[Stored data entries]
_____

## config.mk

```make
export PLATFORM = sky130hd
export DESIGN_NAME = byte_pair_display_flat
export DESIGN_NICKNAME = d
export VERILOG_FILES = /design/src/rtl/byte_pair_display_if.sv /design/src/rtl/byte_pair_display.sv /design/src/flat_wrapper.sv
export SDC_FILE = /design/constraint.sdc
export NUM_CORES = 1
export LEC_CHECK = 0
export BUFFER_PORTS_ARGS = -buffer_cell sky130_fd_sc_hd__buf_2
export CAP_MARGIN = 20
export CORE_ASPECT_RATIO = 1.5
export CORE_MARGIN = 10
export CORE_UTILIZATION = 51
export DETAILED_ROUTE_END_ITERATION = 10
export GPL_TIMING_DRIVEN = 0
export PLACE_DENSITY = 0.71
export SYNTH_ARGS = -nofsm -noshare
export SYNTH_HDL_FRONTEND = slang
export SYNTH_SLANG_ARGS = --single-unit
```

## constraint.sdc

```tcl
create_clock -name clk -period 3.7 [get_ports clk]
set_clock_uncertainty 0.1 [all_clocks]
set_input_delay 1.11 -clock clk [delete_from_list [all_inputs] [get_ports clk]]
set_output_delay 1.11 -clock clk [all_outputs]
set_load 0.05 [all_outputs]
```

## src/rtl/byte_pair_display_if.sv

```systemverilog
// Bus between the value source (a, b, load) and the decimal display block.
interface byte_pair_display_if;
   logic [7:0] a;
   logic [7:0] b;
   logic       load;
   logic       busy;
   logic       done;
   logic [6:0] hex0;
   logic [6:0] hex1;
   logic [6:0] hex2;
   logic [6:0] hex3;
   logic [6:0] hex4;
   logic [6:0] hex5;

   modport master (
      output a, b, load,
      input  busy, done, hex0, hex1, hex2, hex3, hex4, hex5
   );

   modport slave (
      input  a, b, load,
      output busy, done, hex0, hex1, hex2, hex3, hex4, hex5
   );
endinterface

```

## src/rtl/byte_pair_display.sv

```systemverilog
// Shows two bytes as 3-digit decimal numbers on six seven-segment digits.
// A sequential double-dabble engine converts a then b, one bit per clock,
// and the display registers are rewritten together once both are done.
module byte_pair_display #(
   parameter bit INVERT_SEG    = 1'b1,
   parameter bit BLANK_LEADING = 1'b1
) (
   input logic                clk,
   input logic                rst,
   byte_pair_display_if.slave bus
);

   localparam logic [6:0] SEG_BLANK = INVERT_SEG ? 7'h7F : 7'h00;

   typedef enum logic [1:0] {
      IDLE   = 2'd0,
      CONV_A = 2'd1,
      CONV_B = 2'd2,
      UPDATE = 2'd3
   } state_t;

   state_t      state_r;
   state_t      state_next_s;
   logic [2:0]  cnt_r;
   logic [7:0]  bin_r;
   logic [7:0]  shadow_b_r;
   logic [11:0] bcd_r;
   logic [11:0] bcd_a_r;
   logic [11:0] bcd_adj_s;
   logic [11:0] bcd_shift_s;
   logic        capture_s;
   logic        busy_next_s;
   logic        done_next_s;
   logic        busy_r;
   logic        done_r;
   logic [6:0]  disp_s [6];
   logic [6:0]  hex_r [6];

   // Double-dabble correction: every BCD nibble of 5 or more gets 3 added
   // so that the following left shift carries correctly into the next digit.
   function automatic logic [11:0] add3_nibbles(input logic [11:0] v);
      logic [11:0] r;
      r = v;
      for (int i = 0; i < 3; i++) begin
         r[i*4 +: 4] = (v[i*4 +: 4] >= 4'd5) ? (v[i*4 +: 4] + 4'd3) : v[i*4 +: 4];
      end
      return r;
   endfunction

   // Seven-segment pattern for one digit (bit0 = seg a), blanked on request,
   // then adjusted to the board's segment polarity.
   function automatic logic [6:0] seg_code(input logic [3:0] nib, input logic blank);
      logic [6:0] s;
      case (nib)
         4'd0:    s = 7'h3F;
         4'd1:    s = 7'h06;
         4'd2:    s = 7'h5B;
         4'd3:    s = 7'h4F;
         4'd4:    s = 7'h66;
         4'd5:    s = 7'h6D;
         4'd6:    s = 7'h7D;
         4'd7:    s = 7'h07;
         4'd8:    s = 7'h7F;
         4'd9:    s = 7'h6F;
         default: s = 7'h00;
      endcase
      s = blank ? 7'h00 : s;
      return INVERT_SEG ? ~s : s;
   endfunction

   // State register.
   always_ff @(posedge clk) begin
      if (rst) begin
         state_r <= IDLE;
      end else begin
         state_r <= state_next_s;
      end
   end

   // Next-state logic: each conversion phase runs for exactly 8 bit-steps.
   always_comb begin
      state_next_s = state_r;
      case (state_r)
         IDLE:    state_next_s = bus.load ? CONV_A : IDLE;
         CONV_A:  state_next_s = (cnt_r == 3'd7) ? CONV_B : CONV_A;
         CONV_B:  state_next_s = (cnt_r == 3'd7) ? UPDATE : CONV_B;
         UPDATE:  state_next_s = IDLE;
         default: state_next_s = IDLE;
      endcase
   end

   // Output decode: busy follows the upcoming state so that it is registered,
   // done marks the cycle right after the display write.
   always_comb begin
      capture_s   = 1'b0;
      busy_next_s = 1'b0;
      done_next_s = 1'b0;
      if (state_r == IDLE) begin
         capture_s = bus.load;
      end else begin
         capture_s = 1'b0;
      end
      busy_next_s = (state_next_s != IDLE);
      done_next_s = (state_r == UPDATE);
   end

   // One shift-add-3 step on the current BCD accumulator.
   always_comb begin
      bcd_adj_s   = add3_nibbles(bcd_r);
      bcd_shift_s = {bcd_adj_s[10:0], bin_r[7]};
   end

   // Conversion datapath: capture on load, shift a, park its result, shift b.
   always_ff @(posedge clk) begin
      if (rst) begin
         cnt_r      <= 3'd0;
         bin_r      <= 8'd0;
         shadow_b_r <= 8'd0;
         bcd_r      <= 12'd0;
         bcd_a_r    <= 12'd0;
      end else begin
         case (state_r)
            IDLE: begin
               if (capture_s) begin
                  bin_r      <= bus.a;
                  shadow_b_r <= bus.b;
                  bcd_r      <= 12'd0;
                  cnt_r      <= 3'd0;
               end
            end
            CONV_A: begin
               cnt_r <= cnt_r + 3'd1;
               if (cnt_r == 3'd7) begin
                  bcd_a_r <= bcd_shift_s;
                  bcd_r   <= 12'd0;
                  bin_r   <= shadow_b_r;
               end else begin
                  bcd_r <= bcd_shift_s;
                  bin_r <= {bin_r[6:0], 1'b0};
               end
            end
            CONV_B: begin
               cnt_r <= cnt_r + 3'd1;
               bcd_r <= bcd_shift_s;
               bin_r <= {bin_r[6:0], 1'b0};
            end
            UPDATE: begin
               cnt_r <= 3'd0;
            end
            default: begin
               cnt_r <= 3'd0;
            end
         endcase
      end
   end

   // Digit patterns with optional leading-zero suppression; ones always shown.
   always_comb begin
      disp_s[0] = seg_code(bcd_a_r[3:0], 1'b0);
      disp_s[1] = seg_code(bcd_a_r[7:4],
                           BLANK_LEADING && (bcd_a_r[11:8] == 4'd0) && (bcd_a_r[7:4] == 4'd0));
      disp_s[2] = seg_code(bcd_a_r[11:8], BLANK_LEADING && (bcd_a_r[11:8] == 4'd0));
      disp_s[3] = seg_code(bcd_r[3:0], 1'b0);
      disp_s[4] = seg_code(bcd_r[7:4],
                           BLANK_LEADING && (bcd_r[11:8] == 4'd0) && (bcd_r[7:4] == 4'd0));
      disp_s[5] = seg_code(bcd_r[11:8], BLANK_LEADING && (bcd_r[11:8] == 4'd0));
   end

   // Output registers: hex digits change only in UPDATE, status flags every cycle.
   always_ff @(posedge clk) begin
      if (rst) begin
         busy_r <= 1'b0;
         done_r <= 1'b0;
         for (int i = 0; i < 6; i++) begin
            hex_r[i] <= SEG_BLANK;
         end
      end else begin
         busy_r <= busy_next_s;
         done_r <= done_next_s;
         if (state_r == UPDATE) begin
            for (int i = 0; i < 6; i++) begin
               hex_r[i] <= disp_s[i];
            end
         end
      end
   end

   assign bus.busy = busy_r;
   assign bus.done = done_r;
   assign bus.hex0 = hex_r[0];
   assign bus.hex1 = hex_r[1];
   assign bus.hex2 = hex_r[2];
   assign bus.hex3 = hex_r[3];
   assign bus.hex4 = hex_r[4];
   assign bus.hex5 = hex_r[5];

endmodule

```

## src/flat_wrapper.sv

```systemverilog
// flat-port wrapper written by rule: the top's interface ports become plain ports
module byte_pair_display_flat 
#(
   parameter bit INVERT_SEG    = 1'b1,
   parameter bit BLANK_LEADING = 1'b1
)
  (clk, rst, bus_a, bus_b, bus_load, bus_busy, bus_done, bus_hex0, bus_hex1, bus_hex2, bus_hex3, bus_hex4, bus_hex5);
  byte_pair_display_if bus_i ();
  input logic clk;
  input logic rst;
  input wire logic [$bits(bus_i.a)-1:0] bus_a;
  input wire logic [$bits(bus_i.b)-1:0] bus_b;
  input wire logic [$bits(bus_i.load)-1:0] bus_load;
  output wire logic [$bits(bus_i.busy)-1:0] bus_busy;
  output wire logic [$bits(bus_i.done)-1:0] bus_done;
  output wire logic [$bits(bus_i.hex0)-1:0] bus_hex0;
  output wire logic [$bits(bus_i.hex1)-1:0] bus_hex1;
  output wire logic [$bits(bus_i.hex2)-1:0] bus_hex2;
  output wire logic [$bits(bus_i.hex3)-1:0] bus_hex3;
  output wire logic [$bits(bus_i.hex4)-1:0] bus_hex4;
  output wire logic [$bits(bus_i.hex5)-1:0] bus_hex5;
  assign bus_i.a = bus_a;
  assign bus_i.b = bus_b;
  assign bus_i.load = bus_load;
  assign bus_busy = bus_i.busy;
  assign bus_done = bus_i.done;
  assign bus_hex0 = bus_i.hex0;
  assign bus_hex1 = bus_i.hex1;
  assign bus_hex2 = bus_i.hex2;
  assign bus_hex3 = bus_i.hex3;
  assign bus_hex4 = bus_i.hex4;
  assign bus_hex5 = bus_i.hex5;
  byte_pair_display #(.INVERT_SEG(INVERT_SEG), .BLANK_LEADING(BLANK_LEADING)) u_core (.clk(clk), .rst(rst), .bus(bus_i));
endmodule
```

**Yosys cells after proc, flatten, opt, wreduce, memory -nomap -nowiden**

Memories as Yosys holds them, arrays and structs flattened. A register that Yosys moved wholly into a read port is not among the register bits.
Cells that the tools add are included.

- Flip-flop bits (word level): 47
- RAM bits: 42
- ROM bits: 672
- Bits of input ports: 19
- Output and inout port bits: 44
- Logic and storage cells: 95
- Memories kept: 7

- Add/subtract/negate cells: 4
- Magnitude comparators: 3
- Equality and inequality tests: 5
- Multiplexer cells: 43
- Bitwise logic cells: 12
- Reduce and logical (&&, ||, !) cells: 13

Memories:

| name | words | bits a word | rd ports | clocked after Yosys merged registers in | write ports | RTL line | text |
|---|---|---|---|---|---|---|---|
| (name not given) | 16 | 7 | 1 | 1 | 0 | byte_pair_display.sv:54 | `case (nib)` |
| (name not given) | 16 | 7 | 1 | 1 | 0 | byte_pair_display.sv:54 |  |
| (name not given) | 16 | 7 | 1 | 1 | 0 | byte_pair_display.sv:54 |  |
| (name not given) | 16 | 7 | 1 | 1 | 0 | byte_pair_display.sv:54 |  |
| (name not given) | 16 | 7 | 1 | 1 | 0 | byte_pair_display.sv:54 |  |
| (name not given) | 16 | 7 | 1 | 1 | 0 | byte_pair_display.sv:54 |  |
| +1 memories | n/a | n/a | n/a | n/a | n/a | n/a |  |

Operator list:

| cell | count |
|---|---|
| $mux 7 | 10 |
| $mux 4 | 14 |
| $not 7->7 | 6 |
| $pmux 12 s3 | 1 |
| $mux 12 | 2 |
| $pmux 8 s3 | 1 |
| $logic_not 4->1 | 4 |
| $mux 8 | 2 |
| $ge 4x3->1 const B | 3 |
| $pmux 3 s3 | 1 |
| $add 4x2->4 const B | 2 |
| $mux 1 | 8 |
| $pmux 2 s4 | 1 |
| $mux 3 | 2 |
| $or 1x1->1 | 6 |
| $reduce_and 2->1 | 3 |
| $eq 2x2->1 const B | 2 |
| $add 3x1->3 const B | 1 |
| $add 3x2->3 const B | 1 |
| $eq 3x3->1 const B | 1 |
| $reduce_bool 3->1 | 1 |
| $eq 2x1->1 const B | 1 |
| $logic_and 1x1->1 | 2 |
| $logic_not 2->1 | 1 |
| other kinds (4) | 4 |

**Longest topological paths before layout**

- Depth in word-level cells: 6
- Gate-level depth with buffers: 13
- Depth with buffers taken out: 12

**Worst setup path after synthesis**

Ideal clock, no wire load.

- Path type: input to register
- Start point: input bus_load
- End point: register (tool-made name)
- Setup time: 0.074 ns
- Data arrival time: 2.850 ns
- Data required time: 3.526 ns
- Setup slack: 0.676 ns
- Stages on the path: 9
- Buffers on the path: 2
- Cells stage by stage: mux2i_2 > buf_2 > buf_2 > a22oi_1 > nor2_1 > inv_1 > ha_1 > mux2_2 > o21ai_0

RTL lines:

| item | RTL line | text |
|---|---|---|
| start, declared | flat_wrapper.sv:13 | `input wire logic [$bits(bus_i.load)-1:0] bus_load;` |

_____

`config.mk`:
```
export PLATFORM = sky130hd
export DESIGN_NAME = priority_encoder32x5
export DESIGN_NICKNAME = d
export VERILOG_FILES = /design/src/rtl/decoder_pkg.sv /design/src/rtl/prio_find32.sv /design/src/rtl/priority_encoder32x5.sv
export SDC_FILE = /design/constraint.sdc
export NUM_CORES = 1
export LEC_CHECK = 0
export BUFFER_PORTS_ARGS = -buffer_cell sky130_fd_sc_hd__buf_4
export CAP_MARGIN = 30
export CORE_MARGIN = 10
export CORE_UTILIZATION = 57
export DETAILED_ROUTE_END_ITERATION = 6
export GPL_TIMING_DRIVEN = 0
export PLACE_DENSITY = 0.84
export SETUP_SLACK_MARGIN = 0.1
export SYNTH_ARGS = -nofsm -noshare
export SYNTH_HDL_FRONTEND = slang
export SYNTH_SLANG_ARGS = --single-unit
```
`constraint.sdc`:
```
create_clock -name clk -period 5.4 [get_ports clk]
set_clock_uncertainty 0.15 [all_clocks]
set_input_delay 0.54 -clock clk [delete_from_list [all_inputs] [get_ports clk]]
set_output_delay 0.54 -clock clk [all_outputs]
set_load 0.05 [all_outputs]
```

_____

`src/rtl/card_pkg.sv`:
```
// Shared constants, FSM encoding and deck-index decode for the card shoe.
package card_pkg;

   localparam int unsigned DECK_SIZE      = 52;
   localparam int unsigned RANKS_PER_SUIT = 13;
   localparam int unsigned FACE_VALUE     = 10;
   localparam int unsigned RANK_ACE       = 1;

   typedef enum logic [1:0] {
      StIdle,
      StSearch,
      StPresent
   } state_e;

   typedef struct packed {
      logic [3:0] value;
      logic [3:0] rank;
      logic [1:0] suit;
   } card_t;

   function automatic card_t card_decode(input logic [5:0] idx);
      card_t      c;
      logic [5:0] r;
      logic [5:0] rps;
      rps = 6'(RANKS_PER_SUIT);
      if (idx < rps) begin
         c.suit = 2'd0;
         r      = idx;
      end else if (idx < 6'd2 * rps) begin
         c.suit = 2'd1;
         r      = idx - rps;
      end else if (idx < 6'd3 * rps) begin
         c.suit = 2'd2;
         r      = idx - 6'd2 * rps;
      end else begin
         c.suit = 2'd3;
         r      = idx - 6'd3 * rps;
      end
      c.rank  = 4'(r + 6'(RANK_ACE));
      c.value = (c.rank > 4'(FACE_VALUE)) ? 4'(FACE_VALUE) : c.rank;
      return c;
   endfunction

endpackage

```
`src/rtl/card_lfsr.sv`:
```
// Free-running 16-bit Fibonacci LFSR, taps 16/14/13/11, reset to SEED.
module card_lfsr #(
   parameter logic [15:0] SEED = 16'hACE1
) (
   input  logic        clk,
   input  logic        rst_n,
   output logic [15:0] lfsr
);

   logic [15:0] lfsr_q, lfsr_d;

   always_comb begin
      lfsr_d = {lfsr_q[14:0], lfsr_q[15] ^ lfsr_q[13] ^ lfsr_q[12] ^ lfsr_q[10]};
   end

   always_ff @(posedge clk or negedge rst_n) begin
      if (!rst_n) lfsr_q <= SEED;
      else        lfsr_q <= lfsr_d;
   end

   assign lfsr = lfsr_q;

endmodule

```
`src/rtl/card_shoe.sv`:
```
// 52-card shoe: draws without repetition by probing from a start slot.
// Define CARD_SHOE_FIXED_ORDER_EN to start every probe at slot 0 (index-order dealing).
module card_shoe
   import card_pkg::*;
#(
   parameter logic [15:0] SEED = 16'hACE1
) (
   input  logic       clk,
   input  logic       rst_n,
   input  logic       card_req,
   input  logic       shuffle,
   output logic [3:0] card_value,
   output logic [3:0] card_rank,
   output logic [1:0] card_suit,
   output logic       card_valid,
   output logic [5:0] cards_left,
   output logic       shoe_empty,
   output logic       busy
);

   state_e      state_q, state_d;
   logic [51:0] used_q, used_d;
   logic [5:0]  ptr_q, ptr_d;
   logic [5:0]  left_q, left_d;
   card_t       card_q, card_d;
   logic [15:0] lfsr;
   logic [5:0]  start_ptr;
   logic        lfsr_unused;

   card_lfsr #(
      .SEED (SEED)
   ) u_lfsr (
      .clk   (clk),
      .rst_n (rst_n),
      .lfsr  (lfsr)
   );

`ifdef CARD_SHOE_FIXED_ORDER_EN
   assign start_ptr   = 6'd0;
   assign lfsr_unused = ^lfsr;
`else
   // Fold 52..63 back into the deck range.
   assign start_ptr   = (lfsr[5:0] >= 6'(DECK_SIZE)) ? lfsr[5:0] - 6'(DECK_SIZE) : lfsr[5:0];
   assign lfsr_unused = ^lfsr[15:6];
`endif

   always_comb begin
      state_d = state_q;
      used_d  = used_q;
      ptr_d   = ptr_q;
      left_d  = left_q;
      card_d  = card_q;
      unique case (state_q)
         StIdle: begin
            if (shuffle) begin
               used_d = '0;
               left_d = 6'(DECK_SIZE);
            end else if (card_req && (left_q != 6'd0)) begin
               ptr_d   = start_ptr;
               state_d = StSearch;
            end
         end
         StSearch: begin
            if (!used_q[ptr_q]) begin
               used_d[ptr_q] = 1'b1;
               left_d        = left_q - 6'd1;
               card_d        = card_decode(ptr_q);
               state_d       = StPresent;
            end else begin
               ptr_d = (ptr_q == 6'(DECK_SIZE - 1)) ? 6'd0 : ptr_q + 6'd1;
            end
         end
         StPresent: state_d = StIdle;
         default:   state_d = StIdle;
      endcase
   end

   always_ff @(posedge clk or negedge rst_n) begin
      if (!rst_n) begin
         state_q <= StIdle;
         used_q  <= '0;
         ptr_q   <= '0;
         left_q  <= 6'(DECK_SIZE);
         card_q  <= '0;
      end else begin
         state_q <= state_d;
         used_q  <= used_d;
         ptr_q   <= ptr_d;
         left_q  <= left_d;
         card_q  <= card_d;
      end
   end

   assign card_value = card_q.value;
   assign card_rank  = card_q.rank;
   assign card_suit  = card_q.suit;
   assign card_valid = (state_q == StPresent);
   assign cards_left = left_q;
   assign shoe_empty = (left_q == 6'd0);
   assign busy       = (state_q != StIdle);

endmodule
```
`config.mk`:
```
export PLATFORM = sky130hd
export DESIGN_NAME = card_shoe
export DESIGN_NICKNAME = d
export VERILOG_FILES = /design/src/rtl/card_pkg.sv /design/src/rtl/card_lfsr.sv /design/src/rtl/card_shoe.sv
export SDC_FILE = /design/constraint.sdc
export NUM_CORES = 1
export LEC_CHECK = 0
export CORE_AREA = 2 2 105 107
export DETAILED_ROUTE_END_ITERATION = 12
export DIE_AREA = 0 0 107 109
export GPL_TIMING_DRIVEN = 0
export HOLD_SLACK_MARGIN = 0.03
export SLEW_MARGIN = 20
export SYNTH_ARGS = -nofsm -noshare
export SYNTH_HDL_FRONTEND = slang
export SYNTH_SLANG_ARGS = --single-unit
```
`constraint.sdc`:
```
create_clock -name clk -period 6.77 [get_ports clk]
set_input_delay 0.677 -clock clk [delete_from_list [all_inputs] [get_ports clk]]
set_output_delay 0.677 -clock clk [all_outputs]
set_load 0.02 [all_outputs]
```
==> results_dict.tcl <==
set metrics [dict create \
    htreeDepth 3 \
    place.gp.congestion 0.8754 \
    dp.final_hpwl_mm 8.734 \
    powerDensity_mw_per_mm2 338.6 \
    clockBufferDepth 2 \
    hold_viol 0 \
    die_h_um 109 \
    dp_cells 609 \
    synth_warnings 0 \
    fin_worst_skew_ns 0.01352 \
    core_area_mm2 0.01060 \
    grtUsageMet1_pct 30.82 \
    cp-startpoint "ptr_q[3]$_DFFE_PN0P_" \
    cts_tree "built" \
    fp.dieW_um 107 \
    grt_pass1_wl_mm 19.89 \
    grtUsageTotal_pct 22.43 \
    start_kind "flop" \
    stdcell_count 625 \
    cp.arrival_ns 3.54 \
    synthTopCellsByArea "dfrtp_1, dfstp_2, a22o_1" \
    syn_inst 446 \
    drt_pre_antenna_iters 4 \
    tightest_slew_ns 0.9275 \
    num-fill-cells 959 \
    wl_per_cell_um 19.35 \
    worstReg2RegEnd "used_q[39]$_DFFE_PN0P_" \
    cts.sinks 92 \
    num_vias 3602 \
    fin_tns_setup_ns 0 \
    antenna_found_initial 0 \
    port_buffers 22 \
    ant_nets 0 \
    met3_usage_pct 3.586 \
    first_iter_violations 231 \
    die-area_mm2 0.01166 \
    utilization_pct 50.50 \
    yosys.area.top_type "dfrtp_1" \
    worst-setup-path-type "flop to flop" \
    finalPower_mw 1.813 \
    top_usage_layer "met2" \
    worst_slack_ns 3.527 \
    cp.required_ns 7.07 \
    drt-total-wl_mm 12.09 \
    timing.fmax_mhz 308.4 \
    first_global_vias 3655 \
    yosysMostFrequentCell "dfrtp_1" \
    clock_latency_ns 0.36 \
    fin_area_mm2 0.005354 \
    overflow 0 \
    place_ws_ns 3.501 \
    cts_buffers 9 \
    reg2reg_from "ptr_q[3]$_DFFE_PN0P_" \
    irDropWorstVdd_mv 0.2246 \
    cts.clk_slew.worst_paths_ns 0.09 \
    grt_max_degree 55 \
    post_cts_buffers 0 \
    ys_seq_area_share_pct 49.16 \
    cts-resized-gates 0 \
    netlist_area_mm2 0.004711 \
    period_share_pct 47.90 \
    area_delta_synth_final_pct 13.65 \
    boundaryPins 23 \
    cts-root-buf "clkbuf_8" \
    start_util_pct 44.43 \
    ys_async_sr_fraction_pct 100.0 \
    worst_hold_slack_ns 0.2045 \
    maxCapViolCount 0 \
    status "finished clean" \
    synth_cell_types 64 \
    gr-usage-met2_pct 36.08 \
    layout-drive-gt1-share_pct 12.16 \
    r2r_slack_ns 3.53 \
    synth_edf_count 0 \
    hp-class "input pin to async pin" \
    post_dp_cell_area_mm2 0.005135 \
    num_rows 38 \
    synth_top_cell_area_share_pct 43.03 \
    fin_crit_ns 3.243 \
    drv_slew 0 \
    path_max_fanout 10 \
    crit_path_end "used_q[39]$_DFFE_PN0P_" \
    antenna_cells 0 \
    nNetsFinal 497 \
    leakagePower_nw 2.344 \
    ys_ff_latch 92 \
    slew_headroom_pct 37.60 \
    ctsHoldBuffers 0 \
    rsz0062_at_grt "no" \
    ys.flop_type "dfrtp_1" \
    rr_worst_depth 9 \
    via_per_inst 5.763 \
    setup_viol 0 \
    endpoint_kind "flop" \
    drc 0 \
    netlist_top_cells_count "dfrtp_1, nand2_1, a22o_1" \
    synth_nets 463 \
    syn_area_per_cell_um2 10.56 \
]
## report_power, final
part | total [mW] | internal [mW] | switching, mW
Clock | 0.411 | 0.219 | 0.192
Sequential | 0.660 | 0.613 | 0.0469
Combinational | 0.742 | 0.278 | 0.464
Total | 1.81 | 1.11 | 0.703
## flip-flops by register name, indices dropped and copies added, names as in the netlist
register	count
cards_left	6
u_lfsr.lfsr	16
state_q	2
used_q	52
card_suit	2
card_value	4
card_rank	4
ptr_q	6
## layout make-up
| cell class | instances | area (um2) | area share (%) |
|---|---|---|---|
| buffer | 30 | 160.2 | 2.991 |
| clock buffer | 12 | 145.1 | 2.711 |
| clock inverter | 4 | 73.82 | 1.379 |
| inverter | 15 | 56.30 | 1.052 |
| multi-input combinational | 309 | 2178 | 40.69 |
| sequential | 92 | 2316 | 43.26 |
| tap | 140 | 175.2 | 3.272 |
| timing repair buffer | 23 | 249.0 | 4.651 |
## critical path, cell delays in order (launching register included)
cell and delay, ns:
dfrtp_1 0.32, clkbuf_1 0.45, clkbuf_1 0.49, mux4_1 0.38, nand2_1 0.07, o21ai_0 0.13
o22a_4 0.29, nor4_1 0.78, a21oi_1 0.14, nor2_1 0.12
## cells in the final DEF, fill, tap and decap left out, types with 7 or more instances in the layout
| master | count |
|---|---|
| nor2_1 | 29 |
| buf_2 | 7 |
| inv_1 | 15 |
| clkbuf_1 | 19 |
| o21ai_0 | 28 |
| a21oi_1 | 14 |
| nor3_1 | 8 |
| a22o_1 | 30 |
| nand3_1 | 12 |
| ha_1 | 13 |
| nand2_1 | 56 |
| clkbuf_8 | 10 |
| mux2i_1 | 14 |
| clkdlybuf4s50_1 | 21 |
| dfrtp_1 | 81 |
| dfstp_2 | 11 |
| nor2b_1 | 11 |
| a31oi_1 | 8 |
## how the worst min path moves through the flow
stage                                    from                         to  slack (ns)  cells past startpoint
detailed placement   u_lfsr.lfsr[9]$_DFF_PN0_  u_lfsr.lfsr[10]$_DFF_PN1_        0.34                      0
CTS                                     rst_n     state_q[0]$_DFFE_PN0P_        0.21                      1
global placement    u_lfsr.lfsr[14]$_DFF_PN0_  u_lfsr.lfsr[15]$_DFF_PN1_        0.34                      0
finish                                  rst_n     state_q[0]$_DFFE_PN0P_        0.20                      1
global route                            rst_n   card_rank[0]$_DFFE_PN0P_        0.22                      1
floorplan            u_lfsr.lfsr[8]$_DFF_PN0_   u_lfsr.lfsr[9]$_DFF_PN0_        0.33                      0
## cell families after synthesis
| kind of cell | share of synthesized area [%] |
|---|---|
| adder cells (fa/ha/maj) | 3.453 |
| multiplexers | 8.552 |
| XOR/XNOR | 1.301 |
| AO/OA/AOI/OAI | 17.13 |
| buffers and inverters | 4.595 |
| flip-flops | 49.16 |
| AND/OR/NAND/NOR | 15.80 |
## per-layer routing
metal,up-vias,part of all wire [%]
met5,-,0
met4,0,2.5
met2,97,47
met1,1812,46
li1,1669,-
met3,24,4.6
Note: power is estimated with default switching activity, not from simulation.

_____

Take the records above and return, word for word, only the lines that fall from the line with "- Flip-flop bits (word level): 47" to the line with "- Magnitude comparators: 3", both of them included.

- Flip-flop bits (word level): 47
- RAM bits: 42
- ROM bits: 672
- Bits of input ports: 19
- Output and inout port bits: 44
- Logic and storage cells: 95
- Memories kept: 7

- Add/subtract/negate cells: 4
- Magnitude comparators: 3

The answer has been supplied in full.